(Stored items)

[src/rtl/reg_read_stage_rr_operand_sel.sv]
// Per-source operand select: preg-0 zeroing, optional writeback forward, imm mux.
// Forwarding is compiled in only when RR_BYPASS_EN is defined.
module reg_read_stage_rr_operand_sel
  import reg_read_stage_pkg::*;
(
  input  preg_t preg_i,
  input  xlen_t prf_data_i,
  input  logic  wb_valid_i,
  input  preg_t wb_preg_i,
  input  xlen_t wb_data_i,
  input  logic  use_imm_i,
  input  xlen_t imm_i,
  output xlen_t src_c_o
);

`ifdef RR_BYPASS_EN
  logic wb_hit;
  assign wb_hit = wb_valid_i && (wb_preg_i == preg_i);
`else
  logic unused_wb;
  assign unused_wb = ^{wb_valid_i, wb_preg_i, wb_data_i};
`endif

  always_comb begin
    src_c_o = '0;
    if (use_imm_i) begin
      src_c_o = imm_i;
    end else if (preg_i != '0) begin
`ifdef RR_BYPASS_EN
      src_c_o = wb_hit ? wb_data_i : prf_data_i;
`else
      src_c_o = prf_data_i;
`endif
    end
  end

endmodule

[src/rtl/reg_read_stage.sv]
// Two-stage elastic register-read stage: RR0 latches the uop and reads the PRF,
// RR1 holds the finished operand packet for execute. Optional macro: RR_BYPASS_EN.
module reg_read_stage
  import reg_read_stage_pkg::*;
(
  input logic             clk,
  input logic             rst,
  reg_read_stage_if.slave rr_if
);

  logic       rr0_valid_q, rr0_valid_d;
  rr_uop_t    rr0_uop_q,   rr0_uop_d;
  logic       rr1_valid_q, rr1_valid_d;
  ex_packet_t rr1_pkt_q,   rr1_pkt_d;
  logic       adv0, adv1;
  xlen_t      src1, src2;
  rr_uop_t    iss_uop;

  assign adv1 = !rr1_valid_q || rr_if.ex_ready;
  assign adv0 = !rr0_valid_q || adv1;

  assign iss_uop = '{op: rr_if.iss_op, rs1: rr_if.iss_rs1_preg, rs2: rr_if.iss_rs2_preg,
                     rd: rr_if.iss_rd_preg, imm: rr_if.iss_imm, use_imm: rr_if.iss_use_imm};

  reg_read_stage_rr_operand_sel u_sel_src1 (
    .preg_i     (rr0_uop_q.rs1),
    .prf_data_i (rr_if.prf_rs1_data),
    .wb_valid_i (rr_if.wb_valid),
    .wb_preg_i  (rr_if.wb_preg),
    .wb_data_i  (rr_if.wb_data),
    .use_imm_i  (1'b0),
    .imm_i      (rr0_uop_q.imm),
    .src_c_o    (src1)
  );

  reg_read_stage_rr_operand_sel u_sel_src2 (
    .preg_i     (rr0_uop_q.rs2),
    .prf_data_i (rr_if.prf_rs2_data),
    .wb_valid_i (rr_if.wb_valid),
    .wb_preg_i  (rr_if.wb_preg),
    .wb_data_i  (rr_if.wb_data),
    .use_imm_i  (rr0_uop_q.use_imm),
    .imm_i      (rr0_uop_q.imm),
    .src_c_o    (src2)
  );

  // RR0 fields are zeroed whenever it empties so the PRF addresses read 0 then.
  always_comb begin
    rr0_valid_d = rr0_valid_q;
    rr0_uop_d   = rr0_uop_q;
    rr1_valid_d = rr1_valid_q;
    rr1_pkt_d   = rr1_pkt_q;
    if (rr_if.flush) begin
      rr0_valid_d = 1'b0;
      rr0_uop_d   = '0;
      rr1_valid_d = 1'b0;
    end else begin
      if (adv0) begin
        rr0_valid_d = rr_if.iss_valid;
        rr0_uop_d   = rr_if.iss_valid ? iss_uop : '0;
      end
      if (adv1) begin
        rr1_valid_d = rr0_valid_q;
        if (rr0_valid_q) begin
          rr1_pkt_d.op   = rr0_uop_q.op;
          rr1_pkt_d.src1 = src1;
          rr1_pkt_d.src2 = src2;
          rr1_pkt_d.rd   = rr0_uop_q.rd;
        end
      end
    end
  end

  always_ff @(posedge clk) begin
    if (rst) begin
      rr0_valid_q <= 1'b0;
      rr0_uop_q   <= '0;
      rr1_valid_q <= 1'b0;
      rr1_pkt_q   <= '0;
    end else begin
      rr0_valid_q <= rr0_valid_d;
      rr0_uop_q   <= rr0_uop_d;
      rr1_valid_q <= rr1_valid_d;
      rr1_pkt_q   <= rr1_pkt_d;
    end
  end

  assign rr_if.iss_ready    = adv0 && !rr_if.flush;
  assign rr_if.prf_rs1_addr = rr0_uop_q.rs1;
  assign rr_if.prf_rs2_addr = rr0_uop_q.rs2;
  assign rr_if.ex_valid     = rr1_valid_q;
  assign rr_if.ex_op        = rr1_pkt_q.op;
  assign rr_if.ex_src1      = rr1_pkt_q.src1;
  assign rr_if.ex_src2      = rr1_pkt_q.src2;
  assign rr_if.ex_rd_preg   = rr1_pkt_q.rd;

endmodule

[src/flat_wrapper.sv]
// flat-port wrapper written by rule: the top's interface ports become plain ports
module reg_read_stage_flat import reg_read_stage_pkg::*;
  (clk, rst, rr_if_flush, rr_if_iss_valid, rr_if_iss_op, rr_if_iss_rs1_preg, rr_if_iss_rs2_preg, rr_if_iss_rd_preg, rr_if_iss_imm, rr_if_iss_use_imm, rr_if_prf_rs1_data, rr_if_prf_rs2_data, rr_if_wb_valid, rr_if_wb_preg, rr_if_wb_data, rr_if_ex_ready, rr_if_iss_ready, rr_if_prf_rs1_addr, rr_if_prf_rs2_addr, rr_if_ex_valid, rr_if_ex_op, rr_if_ex_src1, rr_if_ex_src2, rr_if_ex_rd_preg);
  reg_read_stage_if rr_if_i ();
  input logic clk;
  input logic rst;
  input wire logic [$bits(rr_if_i.flush)-1:0] rr_if_flush;
  input wire logic [$bits(rr_if_i.iss_valid)-1:0] rr_if_iss_valid;
  input wire logic [$bits(rr_if_i.iss_op)-1:0] rr_if_iss_op;
  input wire logic [$bits(rr_if_i.iss_rs1_preg)-1:0] rr_if_iss_rs1_preg;
  input wire logic [$bits(rr_if_i.iss_rs2_preg)-1:0] rr_if_iss_rs2_preg;
  input wire logic [$bits(rr_if_i.iss_rd_preg)-1:0] rr_if_iss_rd_preg;
  input wire logic [$bits(rr_if_i.iss_imm)-1:0] rr_if_iss_imm;
  input wire logic [$bits(rr_if_i.iss_use_imm)-1:0] rr_if_iss_use_imm;
  input wire logic [$bits(rr_if_i.prf_rs1_data)-1:0] rr_if_prf_rs1_data;
  input wire logic [$bits(rr_if_i.prf_rs2_data)-1:0] rr_if_prf_rs2_data;
  input wire logic [$bits(rr_if_i.wb_valid)-1:0] rr_if_wb_valid;
  input wire logic [$bits(rr_if_i.wb_preg)-1:0] rr_if_wb_preg;
  input wire logic [$bits(rr_if_i.wb_data)-1:0] rr_if_wb_data;
  input wire logic [$bits(rr_if_i.ex_ready)-1:0] rr_if_ex_ready;
  output wire logic [$bits(rr_if_i.iss_ready)-1:0] rr_if_iss_ready;
  output wire logic [$bits(rr_if_i.prf_rs1_addr)-1:0] rr_if_prf_rs1_addr;
  output wire logic [$bits(rr_if_i.prf_rs2_addr)-1:0] rr_if_prf_rs2_addr;
  output wire logic [$bits(rr_if_i.ex_valid)-1:0] rr_if_ex_valid;
  output wire logic [$bits(rr_if_i.ex_op)-1:0] rr_if_ex_op;
  output wire logic [$bits(rr_if_i.ex_src1)-1:0] rr_if_ex_src1;
  output wire logic [$bits(rr_if_i.ex_src2)-1:0] rr_if_ex_src2;
  output wire logic [$bits(rr_if_i.ex_rd_preg)-1:0] rr_if_ex_rd_preg;
  assign rr_if_i.flush = rr_if_flush;
  assign rr_if_i.iss_valid = rr_if_iss_valid;
  assign rr_if_i.iss_op = rr_if_iss_op;
  assign rr_if_i.iss_rs1_preg = rr_if_iss_rs1_preg;
  assign rr_if_i.iss_rs2_preg = rr_if_iss_rs2_preg;
  assign rr_if_i.iss_rd_preg = rr_if_iss_rd_preg;
  assign rr_if_i.iss_imm = rr_if_iss_imm;
  assign rr_if_i.iss_use_imm = rr_if_iss_use_imm;
  assign rr_if_i.prf_rs1_data = rr_if_prf_rs1_data;
  assign rr_if_i.prf_rs2_data = rr_if_prf_rs2_data;
  assign rr_if_i.wb_valid = rr_if_wb_valid;
  assign rr_if_i.wb_preg = rr_if_wb_preg;
  assign rr_if_i.wb_data = rr_if_wb_data;
  assign rr_if_i.ex_ready = rr_if_ex_ready;
  assign rr_if_iss_ready = rr_if_i.iss_ready;
  assign rr_if_prf_rs1_addr = rr_if_i.prf_rs1_addr;
  assign rr_if_prf_rs2_addr = rr_if_i.prf_rs2_addr;
  assign rr_if_ex_valid = rr_if_i.ex_valid;
  assign rr_if_ex_op = rr_if_i.ex_op;
  assign rr_if_ex_src1 = rr_if_i.ex_src1;
  assign rr_if_ex_src2 = rr_if_i.ex_src2;
  assign rr_if_ex_rd_preg = rr_if_i.ex_rd_preg;
  reg_read_stage u_core (.clk(clk), .rst(rst), .rr_if(rr_if_i));
endmodule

[TASK TO COMPLETE]
Using the records above, output exactly the lines from the one containing "assign rr_if_ex_op = rr_if_i.ex_op;" through the last line, and no others.

[ANSWER SPACE]
  assign rr_if_ex_op = rr_if_i.ex_op;
  assign rr_if_ex_src1 = rr_if_i.ex_src1;
  assign rr_if_ex_src2 = rr_if_i.ex_src2;
  assign rr_if_ex_rd_preg = rr_if_i.ex_rd_preg;
  reg_read_stage u_core (.clk(clk), .rst(rst), .rr_if(rr_if_i));
endmodule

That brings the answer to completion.